What do hyenas have to do with software engineering? Computer science has a long tradition of attempting to emulate the behaviors and intellectual capacities of complex biological organisms. But, if we want to create intelligent, complex, and interactive computational systems, we should look to natural systems not just for inspiration, but for genuine understanding of how nature has addressed these challenges already. Striped hyenas are a good model species to look to as they are a member of the (informal) class of incipiently social and socially flexible carnivores. Animals in this group exhibit a unique range of behavioral flexibility (they work well in groups or alone), they exhibit high levels of intelligence (they can store, recall, and use incredibly complex memory streams), and they operate within complex networks of interacting competitive species. So, expanding our capacities for engineering truly intelligent systems (e.g., ‘robot hyenas’) by capitalizing on our understanding of complex natural systems, processes, and dynamics may not be such a crazy goal to have.
In the other direction, what does computer science have to do with hyenas? New computational tools and research approaches can help biological researchers test hypotheses about natural systems that they could not address via experiments in nature, including conservation scenarios. Additionally, exploring the intersection of biology and computer science (again, robot hyenas) creates unique opportunities to inspire and excite young students about science and engineering.
We are developing the digital evolution platform Avida as a tool for furthering our understanding of the evolution of complex behaviors, such as group formation, cooperation, and predator-prey dynamics. In this work, we are expanding the ecological ‘sophistication’ of Avida, evaluating the potential of new virtual hardware architectures for permitting the evolution of truly dynamic, intelligent behavioral control algorithms in autonomous agents, and testing hypotheses regarding the role of environmental conditions and competition in promoting the evolution of complexity and intelligence. This work carries important implications for artificial intelligence, in addition to biology. For example, if we are to develop truly intelligent systems (e.g. systems that can predict and respond to conditions beyond those it is explicitly engineered to deal with), what are the most effective means for promoting the development of intelligent traits? And what are the most effective architectures for such systems? Can we evolve such systems, avoiding the assumptions and inherent restraints of engineering them solely from the bottom up? If so, what environmental factors promote their evolution?
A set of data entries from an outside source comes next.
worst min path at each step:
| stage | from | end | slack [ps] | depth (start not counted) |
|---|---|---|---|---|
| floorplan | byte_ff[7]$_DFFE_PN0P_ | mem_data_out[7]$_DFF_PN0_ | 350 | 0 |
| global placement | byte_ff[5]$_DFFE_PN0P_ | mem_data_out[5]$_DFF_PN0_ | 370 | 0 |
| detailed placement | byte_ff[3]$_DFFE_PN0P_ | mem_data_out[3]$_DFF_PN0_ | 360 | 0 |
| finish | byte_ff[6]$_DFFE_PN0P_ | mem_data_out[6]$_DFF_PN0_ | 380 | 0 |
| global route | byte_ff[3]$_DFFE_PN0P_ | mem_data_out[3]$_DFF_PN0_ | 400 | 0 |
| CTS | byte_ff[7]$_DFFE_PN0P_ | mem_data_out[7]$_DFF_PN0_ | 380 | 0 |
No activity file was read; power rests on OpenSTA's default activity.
### src/bcs_params.svh
/*
  Offsets, field positions, reset values and decode constants of the
  board control and status register file.
  Assumes bit 0 of each word is the most significant; it rides on host bus line 31.
*/
`ifndef BCS_PARAMS_SVH
`define BCS_PARAMS_SVH

// =====================================================================
// Address map
`define BCS_REGION_BYTES 32768
`define BCS_ADDR_MSB 14
`define BCS_IDX_MSB 4
`define BCS_IDX_LSB 2
`define BCS_OFS_HRC 3'h0
`define BCS_OFS_SECOND 3'h1
`define BCS_OFS_THIRD 3'h2
`define BCS_OFS_FOURTH 3'h3
`define BCS_OFS_FIFTH 3'h4
`define BCS_DATA_MSB 31
`define BCS_DATA_LSB 16

// =====================================================================
// Power-on values, bit 0 on the left
`define BCS_HRC_RESET 16'h0100
`define BCS_R1_RESET 16'h39b0
`define BCS_R2_RESET 16'h0000
`define BCS_R3_RESET 16'h0000
`define BCS_R4_RESET 16'h0000

// =====================================================================
// Field positions, counted from bit 0 on the left
`define BCS_R1_FLASH_CFG 4
`define BCS_R1_UNLOCK 5
`define BCS_R1_MAPEN 6
`define BCS_R3_UNLOCK 0

// =====================================================================
// Decoded configuration values
`define BCS_IPFX_HI 32'hfff00000
`define BCS_IPFX_LO 32'h00000000
`define BCS_BASE_00 32'h00000000
`define BCS_BASE_01 32'h00f00000
`define BCS_BASE_1X 32'hff000000

`endif

### src/bcs_pkg.sv
/*
  Types of the board control and status register file.
  Assumes the bus word is held with bit 0 as its most significant bit.
*/
package bcs_pkg;

  // ===================================================================
  // Register word, bit 0 on the left
  typedef logic [0:15] bcs_word_type;

  // ===================================================================
  // Hard-reset configuration layout, first field is bit 0
  typedef struct packed {
    logic external_arbitration;
    logic interrupt_prefix_sel;
    logic rsv2;
    logic boot_disable;
    logic [1:0] boot_port_size;
    logic rsv6;
    logic [1:0] initial_space_base;
    logic [1:0] debug_pin_config;
    logic [1:0] debug_port_location;
    logic [1:0] ext_bus_div_factor;
    logic rsv15;
  } bcs_hrc_type;

  // ===================================================================
  // Field encodings, in code order 00 to 11
  typedef enum logic [1:0] {
    BCS_PORT_32, BCS_PORT_8, BCS_PORT_16, BCS_PORT_RSVD
  } bcs_port_type;

  typedef enum logic [1:0] {
    BCS_PINS_CARD2, BCS_PINS_WATCH, BCS_PINS_RSVD, BCS_PINS_SHOW
  } bcs_pins_type;

  typedef enum logic [1:0] {
    BCS_DPORT_JTAG, BCS_DPORT_NONE, BCS_DPORT_RSVD, BCS_DPORT_CARD2
  } bcs_dport_type;

  // ===================================================================
  // Configuration as the processor takes it at hard reset
  typedef struct packed {
    logic ext_arb;
    logic [31:0] int_prefix;
    logic boot_cs_en;
    bcs_port_type boot_port;
    logic [31:0] map_base;
    bcs_pins_type dbg_pins;
    bcs_dport_type dbg_port;
    logic clk_div2;
  } bcs_cfg_type;

  // ===================================================================
  // One bus request as seen in a cycle
  typedef struct packed {
    logic rd;
    logic wr;
    logic [2:0] idx;
    bcs_word_type wdata;
  } bcs_req_type;

endpackage
--- src/rtl/cimx_pkg.sv ---
/*
  constants, field layouts and carrier types for the codec input and mix
  control register bank; assumes a 32-bit apb master and 16-bit registers
*/
package cimx_pkg;

    // apb address width and register indexes (byte address = index * 4)
    localparam int unsigned ADDR_W          = 8;
    localparam logic [5:0]  IDX_STATUS      = 6'h00;
    localparam logic [5:0]  IDX_ADC_INPUT   = 6'h02;
    localparam logic [5:0]  IDX_DAC2_MIX    = 6'h03;
    localparam logic [5:0]  IDX_AUX1_MIX    = 6'h04;
    localparam logic [5:0]  IDX_AUX2_MIX    = 6'h05;
    localparam logic [5:0]  IDX_AUX3_MIX    = 6'h06;
    localparam logic [5:0]  IDX_CHAN_POWER  = 6'h1B;
    localparam logic [5:0]  IDX_FUNDAMENTAL = 6'h1C;

    // mix registers in order dac2, aux1, aux2, aux3
    localparam int unsigned NUM_MIX         = 4;

    // reset values and writable bit masks
    localparam logic [15:0] ADC_INPUT_RESET = 16'h0000;
    localparam logic [15:0] ADC_INPUT_MASK  = 16'h00FF;
    localparam logic [15:0] MIX_RESET       = 16'h8888;
    localparam logic [15:0] MIX_MASK        = 16'h9F9F;
    localparam logic [3:0]  CHAN_RESET      = 4'h0;
    localparam logic        PD_REQ_RESET    = 1'b1;

    // field positions
    localparam int unsigned MIX_MUTE_L      = 15;
    localparam int unsigned MIX_GAIN_L_LSB  = 8;
    localparam int unsigned MIX_MUTE_R      = 7;
    localparam int unsigned MIX_GAIN_R_LSB  = 0;
    localparam int unsigned CH_ANALOG_EN    = 0;
    localparam int unsigned CH_AMIX_EN      = 1;
    localparam int unsigned CH_DAC2_EN      = 2;
    localparam int unsigned CH_D2D_EN       = 3;
    localparam int unsigned PD_REQ_BIT      = 0;
    localparam int unsigned STAT_PD_BIT     = 14;

    // gain meaning of the codes
    localparam logic [4:0]  MIX_GAIN_0DB    = 5'h08;
    localparam int unsigned MIC_BOOST_DB    = 20;
    localparam int unsigned ADC_STEP_CDB    = 150;

    // right adc source codes
    typedef enum logic [2:0] {
        CIMX_SRC_LINE = 3'h0,
        CIMX_SRC_MIC  = 3'h1,
        CIMX_SRC_AUX1 = 3'h2,
        CIMX_SRC_AUX2 = 3'h3,
        CIMX_SRC_AUX3 = 3'h4,
        CIMX_SRC_MONO = 3'h5,
        CIMX_SRC_DAC1 = 3'h6,
        CIMX_SRC_DAC2 = 3'h7
    } cimx_adc_src_t;

    // right adc input settings, as stored in bits 7:0
    typedef struct packed {
        cimx_adc_src_t right_adc_source_sel;
        logic          right_mic_boost_en;
        logic [3:0]    right_adc_input_gain;
    } cimx_adc_in_t;

    // one mix path, both channels
    typedef struct packed {
        logic       left_mute;
        logic [4:0] left_gain;
        logic       right_mute;
        logic [4:0] right_gain;
    } cimx_mix_t;

endpackage
--- src/design/hiob_pkg.sv ---
// Constants and carrier types for the host I/O base and map decoder
package hiob_pkg;
    localparam int CLK_PERIOD_NS       = 10;
    localparam int RESET_MIN_NS        = 400;
    localparam int RESET_MIN_CYC       =
        (RESET_MIN_NS + CLK_PERIOD_NS - 1) / CLK_PERIOD_NS;
    localparam logic [7:0] CFG_A_RST   = 8'h39;
    localparam logic [7:0] CFG_B_RST   = 8'h00;
    localparam logic [7:0] CFG_C_RST   = 8'h00;
    // Register offsets inside the 32-byte window
    localparam logic [4:0] OFS_HCMD    = 5'h00;
    localparam logic [4:0] OFS_SLOT    = 5'h01;
    localparam logic [4:0] OFS_HCFG    = 5'h02;
    localparam logic [4:0] OFS_CFGA    = 5'h03;
    localparam logic [4:0] OFS_CTL2    = 5'h05;
    localparam logic [4:0] OFS_STATION_ADDRESS_WINDOW    = 5'h08;
    localparam logic [4:0] OFS_CORE    = 5'h10;
    localparam logic [4:0] OFS_DPORT   = 5'h10;
    localparam logic [4:0] OFS_RSTPORT = 5'h18;
    // Field positions
    localparam int HCMD_ENABLE_BIT     = 0;
    localparam int HCFG_BANK_BIT       = 0;
    localparam int HCFG_EXT_BIT        = 1;
    localparam int CFGB_IOPORT_BIT     = 0;
    localparam int CFGB_NONCOMPAT_BIT  = 1;
    localparam int CFGC_SIZE_LSB       = 0;
    localparam int STATION_ADDRESS_WINDOW_BYTES          = 16;
    // Fixed top address bits for small SRAMs
    localparam logic [1:0] SMALL_TOP   = 2'b01;

    typedef enum logic [1:0] {
        HIOB_RAM_8K, HIOB_RAM_16K, HIOB_RAM_32K, HIOB_RAM_64K
    } hiob_ram_size_t;

    typedef enum logic [1:0] {
        HIOB_IDLE, HIOB_IO, HIOB_MEM, HIOB_DMA
    } hiob_cycle_t;

    typedef struct packed {
        logic [9:0]  io_addr;
        logic        io_rd_n;
        logic        io_wr_n;
        logic        mem_sel;
        logic [15:0] mem_addr;
        logic        mem_rd_n;
        logic        mem_wr_n;
        logic        word;
        logic [15:0] wdata;
    } hiob_host_t;

    typedef struct packed {
        logic [7:0] a;
        logic [7:0] b;
        logic [7:0] c;
    } hiob_cfg_t;
endpackage : hiob_pkg
**src/pvm_defines.vh**
```
// constants for the vendor mode register bank
// included by pvm_regs.v; definitions only
`ifndef PVM_DEFINES_VH
`define PVM_DEFINES_VH

`define PVM_ADDR_MODE_CTRL 5'h11
`define PVM_ADDR_SPECIAL 5'h12
`define PVM_ADDR_SYM_ERR 5'h1a
`define PVM_ADDR_SPECIAL_CTRL 5'h1b

`define PVM_BIT_INT_STYLE 6
`define PVM_BIT_ADDR_BYPASS 3
`define PVM_BIT_FORCE_LINK 2
`define PVM_BIT_ENERGY 1
`define PVM_BIT_PORT_SEL 14
`define PVM_BIT_XOVER_SRC 15
`define PVM_BIT_AUTO_XOVER 14
`define PVM_BIT_PAIR_SWAP 13
`define PVM_BIT_HB_OFF 11
`define PVM_BIT_POLARITY 4
`define PVM_MODE_HI 7
`define PVM_MODE_LO 5
`define PVM_STN_HI 4
`define PVM_STN_LO 0
`define PVM_STRAP_SETTLE 2'h2

`define PVM_ENERGY_RESET 1'h1
`define PVM_CNT_RESET 16'h0000
`define PVM_ENERGY_TIMEOUT_MS 256
`define PVM_CLOCK_KHZ 50000

`endif

```
**src/pvm_regs.v**
```verilog
// vendor mode/status register bank of a 10/100 transceiver
// assumes a management frame decoder on clock_i giving one-cycle read/write strobes
`timescale 1ns/1ps
`default_nettype none
`include "pvm_defines.vh"
module pvm_regs #(
    parameter ENERGY_TIMEOUT_CYCLES = `PVM_ENERGY_TIMEOUT_MS * `PVM_CLOCK_KHZ
) (
    input wire clock_i,
    input wire rst_i,
    input wire soft_rst_i,
    input wire [4:0] mgmt_phy_addr_i,
    input wire [4:0] mgmt_reg_addr_i,
    input wire mgmt_wr_i,
    input wire mgmt_rd_i,
    input wire [15:0] mgmt_wdata_i,
    output reg [15:0] mgmt_rdata_o,
    output reg mgmt_rvalid_o,
    input wire strap_port_select_i,
    input wire [2:0] strap_mode_i,
    input wire [4:0] strap_station_address_i,
    input wire energy_seen_i,
    input wire rx_symbol_error_i,
    input wire rx_packet_end_i,
    input wire speed_10_i,
    input wire polarity_reversed_i,
    input wire crossover_enable_pin_i,
    input wire manual_pair_swap_pin_i,
    output reg interrupt_style_select_o,
    output reg force_link_o,
    output reg link_100tx_forced_o,
    output reg mac_port_select_o,
    output reg [2:0] operating_mode_o,
    output reg [4:0] station_address_o,
    output reg auto_crossover_o,
    output reg pair_swap_o,
    output reg heartbeat_test_on_o
);

    localparam CNT_W = 32;
    localparam [CNT_W-1:0] ENERGY_LIMIT = ENERGY_TIMEOUT_CYCLES - 1;

    // positions in the synchroniser vector
    localparam SYNC_W = 17;
    localparam IX_ENERGY = 0;
    localparam IX_SYM_ERR = 1;
    localparam IX_PKT_END = 2;
    localparam IX_SPEED = 3;
    localparam IX_POL = 4;
    localparam IX_XEN = 5;
    localparam IX_XSEL = 6;
    localparam IX_SOFT = 7;
    localparam IX_STN_LO = 8;
    localparam IX_STN_HI = 12;
    localparam IX_MODE_LO = 13;
    localparam IX_MODE_HI = 15;
    localparam IX_PORT = 16;

    // every pin-side input, straps too, passes two flops first
    wire [SYNC_W-1:0] sync_raw = {
        strap_port_select_i,
        strap_mode_i,
        strap_station_address_i,
        soft_rst_i,
        manual_pair_swap_pin_i,
        crossover_enable_pin_i,
        polarity_reversed_i,
        speed_10_i,
        rx_packet_end_i,
        rx_symbol_error_i,
        energy_seen_i
    };
    wire [SYNC_W-1:0] sync_out;

    genvar gi;
    generate
        for (gi = 0; gi < SYNC_W; gi = gi + 1) begin : g_sync
            reg [1:0] stage_q;
            always @(posedge clock_i or posedge rst_i) begin
                if (rst_i) begin
                    stage_q <= 2'h0;
                end else begin
                    stage_q <= {stage_q[0], sync_raw[gi]};
                end
            end
            assign sync_out[gi] = stage_q[1];
        end
    endgenerate

    wire soft_rst = sync_out[IX_SOFT];
    wire energy_now = sync_out[IX_ENERGY];
    wire sym_err = sync_out[IX_SYM_ERR];
    wire pkt_end = sync_out[IX_PKT_END];
    wire speed_10 = sync_out[IX_SPEED];
    wire pol_now = sync_out[IX_POL];
    wire xen_now = sync_out[IX_XEN];
    wire xsel_now = sync_out[IX_XSEL];
    wire [4:0] strap_station = sync_out[IX_STN_HI:IX_STN_LO];
    wire [2:0] strap_mode = sync_out[IX_MODE_HI:IX_MODE_LO];
    wire strap_port = sync_out[IX_PORT];

    // straps are caught once the synchronisers hold them, not before
    reg strap_taken_q;
    reg [1:0] strap_age_q;

    // register fields
    reg int_style_q;
    reg addr_bypass_q;
    reg force_link_q;
    reg energy_q;
    reg port_sel_q;
    reg [2:0] mode_q;
    reg [4:0] station_addr_q;
    reg [15:0] sym_cnt_q;
    reg pkt_err_seen_q;
    reg xover_src_q;
    reg auto_xover_q;
    reg pair_swap_q;
    reg hb_off_q;
    reg [CNT_W-1:0] quiet_cnt_q;

    wire addr_match = (mgmt_phy_addr_i == station_addr_q) || addr_bypass_q;
    wire wr_ok = mgmt_wr_i && addr_match && !soft_rst;
    wire wr_mode = wr_ok && (mgmt_reg_addr_i == `PVM_ADDR_MODE_CTRL);
    wire wr_special = wr_ok && (mgmt_reg_addr_i == `PVM_ADDR_SPECIAL);
    wire wr_sctrl = wr_ok && (mgmt_reg_addr_i == `PVM_ADDR_SPECIAL_CTRL);

    // hard reset only: immune fields and straps
    always @(posedge clock_i or posedge rst_i) begin
        if (rst_i) begin
            strap_taken_q <= 1'h0;
            strap_age_q <= 2'h0;
            port_sel_q <= 1'h0;
            mode_q <= 3'h0;
            station_addr_q <= 5'h00;
            hb_off_q <= 1'h0;
        end else begin
            if (!strap_taken_q) begin
                if (strap_age_q == `PVM_STRAP_SETTLE) begin
                    strap_taken_q <= 1'h1;
                    port_sel_q <= strap_port;
                    mode_q <= strap_mode;
                    station_addr_q <= strap_station;
                end else begin
                    strap_age_q <= strap_age_q + 2'h1;
                end
            end else if (wr_special) begin
                // soft reset leaves these alone
                port_sel_q <= mgmt_wdata_i[`PVM_BIT_PORT_SEL];
                mode_q <= mgmt_wdata_i[`PVM_MODE_HI:`PVM_MODE_LO];
                station_addr_q <= mgmt_wdata_i[`PVM_STN_HI:`PVM_STN_LO];
            end
            if (strap_taken_q && wr_sctrl) begin
                hb_off_q <= mgmt_wdata_i[`PVM_BIT_HB_OFF];
            end
        end
    end

    // energy timer runs through soft reset
    always @(posedge clock_i or posedge rst_i) begin
        if (rst_i) begin
            energy_q <= `PVM_ENERGY_RESET;
            quiet_cnt_q <= {CNT_W{1'b0}};
        end else begin
            if (energy_now) begin
                quiet_cnt_q <= {CNT_W{1'b0}};
                energy_q <= 1'h1;
            end else if (quiet_cnt_q >= ENERGY_LIMIT) begin
                energy_q <= 1'h0;
            end else begin
                quiet_cnt_q <= quiet_cnt_q + {{(CNT_W-1){1'b0}}, 1'b1};
            end
        end
    end

    // ordinary fields: hard or soft reset
    always @(posedge clock_i or posedge rst_i) begin
        if (rst_i) begin
            int_style_q <= 1'h0;
            addr_bypass_q <= 1'h0;
            force_link_q <= 1'h0;
            xover_src_q <= 1'h0;
            auto_xover_q <= 1'h0;
            pair_swap_q <= 1'h0;
        end else if (soft_rst) begin
            int_style_q <= 1'h0;
            addr_bypass_q <= 1'h0;
            force_link_q <= 1'h0;
            xover_src_q <= 1'h0;
            auto_xover_q <= 1'h0;
            pair_swap_q <= 1'h0;
        end else begin
            if (wr_mode) begin
                int_style_q <= mgmt_wdata_i[`PVM_BIT_INT_STYLE];
                addr_bypass_q <= mgmt_wdata_i[`PVM_BIT_ADDR_BYPASS];
                force_link_q <= mgmt_wdata_i[`PVM_BIT_FORCE_LINK];
            end
            if (wr_sctrl) begin
                xover_src_q <= mgmt_wdata_i[`PVM_BIT_XOVER_SRC];
                auto_xover_q <= mgmt_wdata_i[`PVM_BIT_AUTO_XOVER];
                pair_swap_q <= mgmt_wdata_i[`PVM_BIT_PAIR_SWAP];
            end
        end
    end

    // bad symbol tally: hard or soft reset clears it, reads never do
    always @(posedge clock_i or posedge rst_i) begin
        if (rst_i) begin
            sym_cnt_q <= `PVM_CNT_RESET;
            pkt_err_seen_q <= 1'h0;
        end else if (soft_rst) begin
            sym_cnt_q <= `PVM_CNT_RESET;
            pkt_err_seen_q <= 1'h0;
        end else begin
            // one count per packet; errors at 10 Mb/s are neither counted nor marked
            if (sym_err && !speed_10 && !pkt_err_seen_q) begin
                sym_cnt_q <= sym_cnt_q + 16'h0001;
            end
            if (pkt_end) begin
                pkt_err_seen_q <= 1'h0;
            end else if (sym_err && !speed_10) begin
                pkt_err_seen_q <= 1'h1;
            end
        end
    end

    // read mux; reserved bits read zero, tally untouched by reads
    reg [15:0] rdata_d;
    always @* begin
        rdata_d = 16'h0000;
        case (mgmt_reg_addr_i)
            `PVM_ADDR_MODE_CTRL: begin
                rdata_d[`PVM_BIT_INT_STYLE] = int_style_q;
                rdata_d[`PVM_BIT_ADDR_BYPASS] = addr_bypass_q;
                rdata_d[`PVM_BIT_FORCE_LINK] = force_link_q;
                rdata_d[`PVM_BIT_ENERGY] = energy_q;
            end
            `PVM_ADDR_SPECIAL: begin
                rdata_d[`PVM_BIT_PORT_SEL] = port_sel_q;
                rdata_d[`PVM_MODE_HI:`PVM_MODE_LO] = mode_q;
                rdata_d[`PVM_STN_HI:`PVM_STN_LO] = station_addr_q;
            end
            `PVM_ADDR_SYM_ERR: begin
                rdata_d = sym_cnt_q;
            end
            `PVM_ADDR_SPECIAL_CTRL: begin
                rdata_d[`PVM_BIT_XOVER_SRC] = xover_src_q;
                rdata_d[`PVM_BIT_AUTO_XOVER] = auto_xover_q;
                rdata_d[`PVM_BIT_PAIR_SWAP] = pair_swap_q;
                rdata_d[`PVM_BIT_HB_OFF] = hb_off_q;
                rdata_d[`PVM_BIT_POLARITY] = pol_now;
            end
            default: begin
                rdata_d = 16'h0000;
            end
        endcase
    end

    // crossover source: pins or register bits
    wire auto_x_d = xover_src_q ? auto_xover_q : xen_now;
    wire swap_d = xover_src_q ? (!auto_xover_q && pair_swap_q) : xsel_now;

    always @(posedge clock_i or posedge rst_i) begin
        if (rst_i) begin
            mgmt_rdata_o <= 16'h0000;
            mgmt_rvalid_o <= 1'h0;
            interrupt_style_select_o <= 1'h0;
            force_link_o <= 1'h0;
            link_100tx_forced_o <= 1'h0;
            mac_port_select_o <= 1'h0;
            operating_mode_o <= 3'h0;
            station_address_o <= 5'h00;
            auto_crossover_o <= 1'h0;
            pair_swap_o <= 1'h0;
            heartbeat_test_on_o <= 1'h1;
        end else begin
            mgmt_rvalid_o <= mgmt_rd_i && (mgmt_phy_addr_i == station_addr_q);
            mgmt_rdata_o <= rdata_d;
            interrupt_style_select_o <= int_style_q;
            force_link_o <= force_link_q;
            link_100tx_forced_o <= force_link_q;
            mac_port_select_o <= port_sel_q;
            operating_mode_o <= mode_q;
            station_address_o <= station_addr_q;
            auto_crossover_o <= auto_x_d;
            pair_swap_o <= swap_d;
            heartbeat_test_on_o <= !hb_off_q;
        end
    end

endmodule // pvm_regs
`default_nettype wire

```
**config.mk**
```make
export PLATFORM = sky130hd
export DESIGN_NAME = pvm_regs
export DESIGN_NICKNAME = d
export VERILOG_FILES = /design/src/pvm_regs.v
export VERILOG_INCLUDE_DIRS = /design/src
export SDC_FILE = /design/constraint.sdc
export NUM_CORES = 1
export LEC_CHECK = 0
export BUFFER_PORTS_ARGS = -buffer_cell sky130_fd_sc_hd__buf_4
export CAP_MARGIN = 5
export CORE_ASPECT_RATIO = 0.9
export CORE_MARGIN = 1
export CORE_UTILIZATION = 56
export DETAILED_ROUTE_END_ITERATION = 6
export PLACE_DENSITY = 0.78
export SETUP_SLACK_MARGIN = 0.1
export SKIP_LAST_GASP = 1
export SYNTH_ARGS = -nofsm -noshare
export SYNTH_HDL_FRONTEND = slang
export SYNTH_SLANG_ARGS = --single-unit
```
**constraint.sdc**
```tcl
create_clock -name clock_i -period 4.4 [get_ports clock_i]
set_input_delay 0.44 -clock clock_i [delete_from_list [all_inputs] [get_ports clock_i]]
set_output_delay 0.44 -clock clock_i [all_outputs]
set_load 0.005 [all_outputs]
```
==> flow_summary.toml <==
[run_status]
status = "finished clean"

[power]
p_leak_nw = 2.99
power_density_mw_per_mm2 = 415
ir_worst_vdd_mv = 0.385

[cts]
post_cts_resized = 0
htree_levels = 4
cts_made_buffers = 17
clk_pin_slew_ns = 0.06
cts-root-buf = "clkbuf_8"
clock_tree.buffer_depth = 2
clkSinkCount = 134
cts_setup_buffers = 0
hold_buffers = 0
clock_latency_ns = 0.51
cts_tree = "done"

[routing]
viasPerCell = 5.69
route.vias.total = 3755
routed_wl_mm = 11.1
post-route-drc-count = 0
drt_iter0_drc = 291
drtPass1Iterations = 7
post_drt_wl_per_cell_um = 16.8
ant_nets = 0

[sta]
setup_slack_ns = 1.89
maxSlewViolCount = 0
min_period_ns = 2.51
setup_viol = 0
slew_headroom_pct = 39.5
fin_tns_setup_ns = 0
period_share_pct = 57.1
max_freq_mhz = 398
tightest_slew_ns = 0.900
fin_skew_ns = 0.0118
hold_viol = 0
hold-worst-slack_ns = 0.0303
rsz0062_at_grt = "false"

[floorplanning]
initial_core_util_pct = 58.5
die_h_um = 95.0
ioPinCount = 79
die_x_um = 105
rows = 33
coreArea_mm2 = 0.00921
die-area_mm2 = 0.0100

[cells_and_area]
nFillCells = 629
multi_input_area_mm2 = 0.00187
final_common_cell = "dfrtp_1"
fin_util_pct = 71.9
area_delta_synth_final_pct = 23.0
num_antenna_cells = 0
final_cell_area_mm2 = 0.00662
drive_above_1_share_pct = 26.2
final_cell_mix = "dfrtp_1, buf_4, nor2_1"
regArea_mm2 = 0.00336
layout.nets = 575

[yosys]
synth_area_leaders = "dfrtp_1, nor2_1, or4_1, a21oi_1, o31ai_1"
synth_edf_count = 0
ys_ff_latch = 134
netlist_area_mm2 = 0.00539
syn_avg_cell_area_um2 = 12.1
synth_cells = 446
synth_ff_type = "dfrtp_1"
synth_top_area_share_pct = 61.3
async_flop_share_pct = 100
synthesis.nets = 496
yosys_warnings = 0
yosys.area.top_type = "dfrtp_1"
synth_cell_types = 51
yosysSeqAreaShare_pct = 62.3

[global_routing]
use_met2_pct = 37.1
gr-usage-met3_pct = 7.38
grt_pass1_wl_mm = 18.3
grt_antenna_before_repair = 0
grt_use_total_pct = 24.3
met1_usage_pct = 32.9
grt_start_max_net_pins = 67
grt_pass1_vias = 3734
top_usage_layer = "met2"
grt-ovfl-total = 0

[critical_path]
crit_fanout = 24
rrSetupSlack_ns = 1.89
startpoint_type = "flip-flop"
critPathKind = "flip-flop to flip-flop"
rr_worst_depth = 5
crit_required_ns = 4.80
end_kind = "flip-flop"
cp.arrival_ns = 2.91

[placement]
gp_congestion = 0.820
dpl.hpwl_mm = 7.29
io_buffers = 74
pre_cts_slack_ns = 1.76
placed_area_mm2 = 0.00603

[worst_hold_path]
hold_depth = 1
hold_path.class = "input port to flip-flop"

[run]
cap_viol_max_count = 0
A sample of an evolved predator ‘brain’. This execution network illustrates the actions taken and routes traversed through it’s genome over its lifetime. The new genetic architectures we’ve developed for Avida produce non-linear behavioral, contingently responsive execution networks. Nodes represent instructions. Edges connect sequentially executed instructions. Node and edge weights indicate frequencies of instruction execution and behavioral pathway traversal, respectively.
In a previous life, I studied the incipiently social striped hyena Hyaena hyaena as a model species for evolutionary ecology research focused into the origins of sociality. Striped hyenas are valuable for addressing questions about the evolution of group formation, a prerequisite for the evolution of true social and cooperative behaviors. My research focused on identifying the set(s) of environmental conditions (e.g. resource distributions and abundances across time and space) that determine whether the sharing of resources is an evolutionary ‘permitted’ strategy and, once permitted, what additional external pressure promote the further development of cooperative social strategies.
Grandma greeting her grandson at her new den. Striped hyenas exhibit a surprising level of flexibility in social interactions and systems, from strictly solitary to cooperative raising of young, depending on food resource conditions.